=== Dataset extract ===

**src/rtl/multi_ctrl_fsm_if.sv**
```systemverilog
// Clock/reset bundle shared by the multicycle control unit and datapath.
interface ctrl_bus_if;
    logic clk;
    logic reset;
    modport central (input clk, input reset);
endinterface

```
**src/rtl/multi_ctrl_fsm.sv**
```systemverilog
// Multicycle MIPS control unit: Moore main FSM plus ALU function decoder.
module multi_ctrl_fsm #(
    parameter int N_STATE_BITS = 4
) (
    ctrl_bus_if.central             ctrl_bus,
    input  logic [31:0]             inst,
    input  logic                    zero,
    output logic                    i_or_d,
    output logic                    ireg_enab,
    output logic [1:0]              pc_src,
    output logic                    pc_enab,
    output logic                    mem_to_reg,
    output logic                    reg_dst,
    output logic                    reg_write,
    output logic                    alu_srcA,
    output logic [1:0]              alu_srcB,
    output logic [2:0]              alu_ctrl_sig,
    output logic                    mem_write,
    output logic                    illegal_op,
    output logic [N_STATE_BITS-1:0] state
);

    typedef enum logic [3:0] {
        S_FETCH  = 4'd0,
        S_DECODE = 4'd1,
        S_MEMADR = 4'd2,
        S_MEMRD  = 4'd3,
        S_MEMWB  = 4'd4,
        S_MEMWR  = 4'd5,
        S_EXEC   = 4'd6,
        S_ALUWB  = 4'd7,
        S_BRANCH = 4'd8,
        S_ADDIEX = 4'd9,
        S_ADDIWB = 4'd10,
        S_JUMP   = 4'd11
    } state_t;

    localparam logic [5:0] OP_R    = 6'b000000;
    localparam logic [5:0] OP_LW   = 6'b100011;
    localparam logic [5:0] OP_SW   = 6'b101011;
    localparam logic [5:0] OP_BEQ  = 6'b000100;
    localparam logic [5:0] OP_ADDI = 6'b001000;
    localparam logic [5:0] OP_J    = 6'b000010;

    localparam logic [2:0] ALU_ADD = 3'b010;
    localparam logic [2:0] ALU_SUB = 3'b110;
    localparam logic [2:0] ALU_AND = 3'b000;
    localparam logic [2:0] ALU_OR  = 3'b001;
    localparam logic [2:0] ALU_SLT = 3'b111;

    state_t     r_state;
    logic [5:0] w_op;
    logic [5:0] w_funct;
    logic       w_is_r;
    logic       w_is_lw;
    logic       w_is_sw;
    logic       w_is_beq;
    logic       w_is_addi;
    logic       w_is_j;
    logic       w_funct_ok;
    logic [2:0] w_alu_fn;
    logic       w_pc_write;
    logic       w_branch;
    logic       w_unused;

    assign w_op      = inst[31:26];
    assign w_funct   = inst[5:0];
    assign w_unused  = ^inst[25:6];
    assign w_is_r    = (w_op == OP_R);
    assign w_is_lw   = (w_op == OP_LW);
    assign w_is_sw   = (w_op == OP_SW);
    assign w_is_beq  = (w_op == OP_BEQ);
    assign w_is_addi = (w_op == OP_ADDI);
    assign w_is_j    = (w_op == OP_J);
    assign state     = N_STATE_BITS'(r_state);

    always_comb begin
        w_alu_fn   = ALU_ADD;
        w_funct_ok = 1'b1;
        unique case (w_funct)
            6'b100000: w_alu_fn = ALU_ADD;
            6'b100010: w_alu_fn = ALU_SUB;
            6'b100100: w_alu_fn = ALU_AND;
            6'b100101: w_alu_fn = ALU_OR;
            6'b101010: w_alu_fn = ALU_SLT;
            default:   w_funct_ok = 1'b0;
        endcase
    end

    always_ff @(posedge ctrl_bus.clk or posedge ctrl_bus.reset) begin
        if (ctrl_bus.reset) begin
            r_state <= S_FETCH;
        end else begin
            case (r_state)
                S_FETCH:  r_state <= S_DECODE;
                S_DECODE: begin
                    unique case (1'b1)
                        (w_is_lw | w_is_sw):    r_state <= S_MEMADR;
                        (w_is_r & w_funct_ok):  r_state <= S_EXEC;
                        w_is_beq:               r_state <= S_BRANCH;
                        w_is_addi:              r_state <= S_ADDIEX;
                        w_is_j:                 r_state <= S_JUMP;
                        default:                r_state <= S_FETCH;
                    endcase
                end
                S_MEMADR: r_state <= w_is_lw ? S_MEMRD : S_MEMWR;
                S_MEMRD:  r_state <= S_MEMWB;
                S_EXEC:   r_state <= S_ALUWB;
                S_ADDIEX: r_state <= S_ADDIWB;
                default:  r_state <= S_FETCH;
            endcase
        end
    end

    always_comb begin
        i_or_d       = 1'b0;
        ireg_enab    = 1'b0;
        pc_src       = 2'd0;
        mem_to_reg   = 1'b0;
        reg_dst      = 1'b0;
        reg_write    = 1'b0;
        alu_srcA     = 1'b0;
        alu_srcB     = 2'd0;
        alu_ctrl_sig = ALU_ADD;
        mem_write    = 1'b0;
        illegal_op   = 1'b0;
        w_pc_write   = 1'b0;
        w_branch     = 1'b0;
        case (r_state)
            S_FETCH: begin
                ireg_enab  = 1'b1;
                alu_srcB   = 2'd1;
                w_pc_write = 1'b1;
            end
            S_DECODE: begin
                alu_srcB   = 2'd3;
                illegal_op = ~((w_is_r & w_funct_ok) | w_is_lw | w_is_sw
                             | w_is_beq | w_is_addi | w_is_j);
            end
            S_MEMADR, S_ADDIEX: begin
                alu_srcA = 1'b1;
                alu_srcB = 2'd2;
            end
            S_MEMRD: i_or_d = 1'b1;
            S_MEMWR: begin
                i_or_d    = 1'b1;
                mem_write = 1'b1;
            end
            S_MEMWB: begin
                mem_to_reg = 1'b1;
                reg_write  = 1'b1;
            end
            S_EXEC: begin
                alu_srcA     = 1'b1;
                alu_ctrl_sig = w_alu_fn;
            end
            S_ALUWB: begin
                reg_dst   = 1'b1;
                reg_write = 1'b1;
            end
            S_ADDIWB: reg_write = 1'b1;
            S_BRANCH: begin
                alu_srcA     = 1'b1;
                alu_ctrl_sig = ALU_SUB;
                pc_src       = 2'd1;
                w_branch     = 1'b1;
            end
            S_JUMP: begin
                pc_src     = 2'd2;
                w_pc_write = 1'b1;
            end
            default: ;
        endcase
        pc_enab = w_pc_write | (w_branch & zero);
        // Reset must suppress every state-changing strobe, even in FETCH.
        if (ctrl_bus.reset) begin
            pc_enab    = 1'b0;
            ireg_enab  = 1'b0;
            reg_write  = 1'b0;
            mem_write  = 1'b0;
            illegal_op = 1'b0;
        end
    end

endmodule

```
**src/flat_wrapper.sv**
```systemverilog
// flat-port wrapper written by rule: the top's interface ports become plain ports
module multi_ctrl_fsm_flat 
#(
    parameter int N_STATE_BITS = 4
)
  (inst, zero, i_or_d, ireg_enab, pc_src, pc_enab, mem_to_reg, reg_dst, reg_write, alu_srcA, alu_srcB, alu_ctrl_sig, mem_write, illegal_op, state, ctrl_bus_clk, ctrl_bus_reset);
  ctrl_bus_if ctrl_bus_i ();
  input  logic [31:0] inst;
  input  logic zero;
  output logic i_or_d;
  output logic ireg_enab;
  output logic [1:0] pc_src;
  output logic pc_enab;
  output logic mem_to_reg;
  output logic reg_dst;
  output logic reg_write;
  output logic alu_srcA;
  output logic [1:0] alu_srcB;
  output logic [2:0] alu_ctrl_sig;
  output logic mem_write;
  output logic illegal_op;
  output logic [N_STATE_BITS-1:0] state;
  input wire logic [$bits(ctrl_bus_i.clk)-1:0] ctrl_bus_clk;
  input wire logic [$bits(ctrl_bus_i.reset)-1:0] ctrl_bus_reset;
  assign ctrl_bus_i.clk = ctrl_bus_clk;
  assign ctrl_bus_i.reset = ctrl_bus_reset;
  multi_ctrl_fsm #(.N_STATE_BITS(N_STATE_BITS)) u_core (.ctrl_bus(ctrl_bus_i), .inst(inst), .zero(zero), .i_or_d(i_or_d), .ireg_enab(ireg_enab), .pc_src(pc_src), .pc_enab(pc_enab), .mem_to_reg(mem_to_reg), .reg_dst(reg_dst), .reg_write(reg_write), .alu_srcA(alu_srcA), .alu_srcB(alu_srcB), .alu_ctrl_sig(alu_ctrl_sig), .mem_write(mem_write), .illegal_op(illegal_op), .state(state));
endmodule
```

===

**Task brief**
Work out how many lines in the records above include the string "central", and provide that figure with no other text.

**Answer to this exercise**
2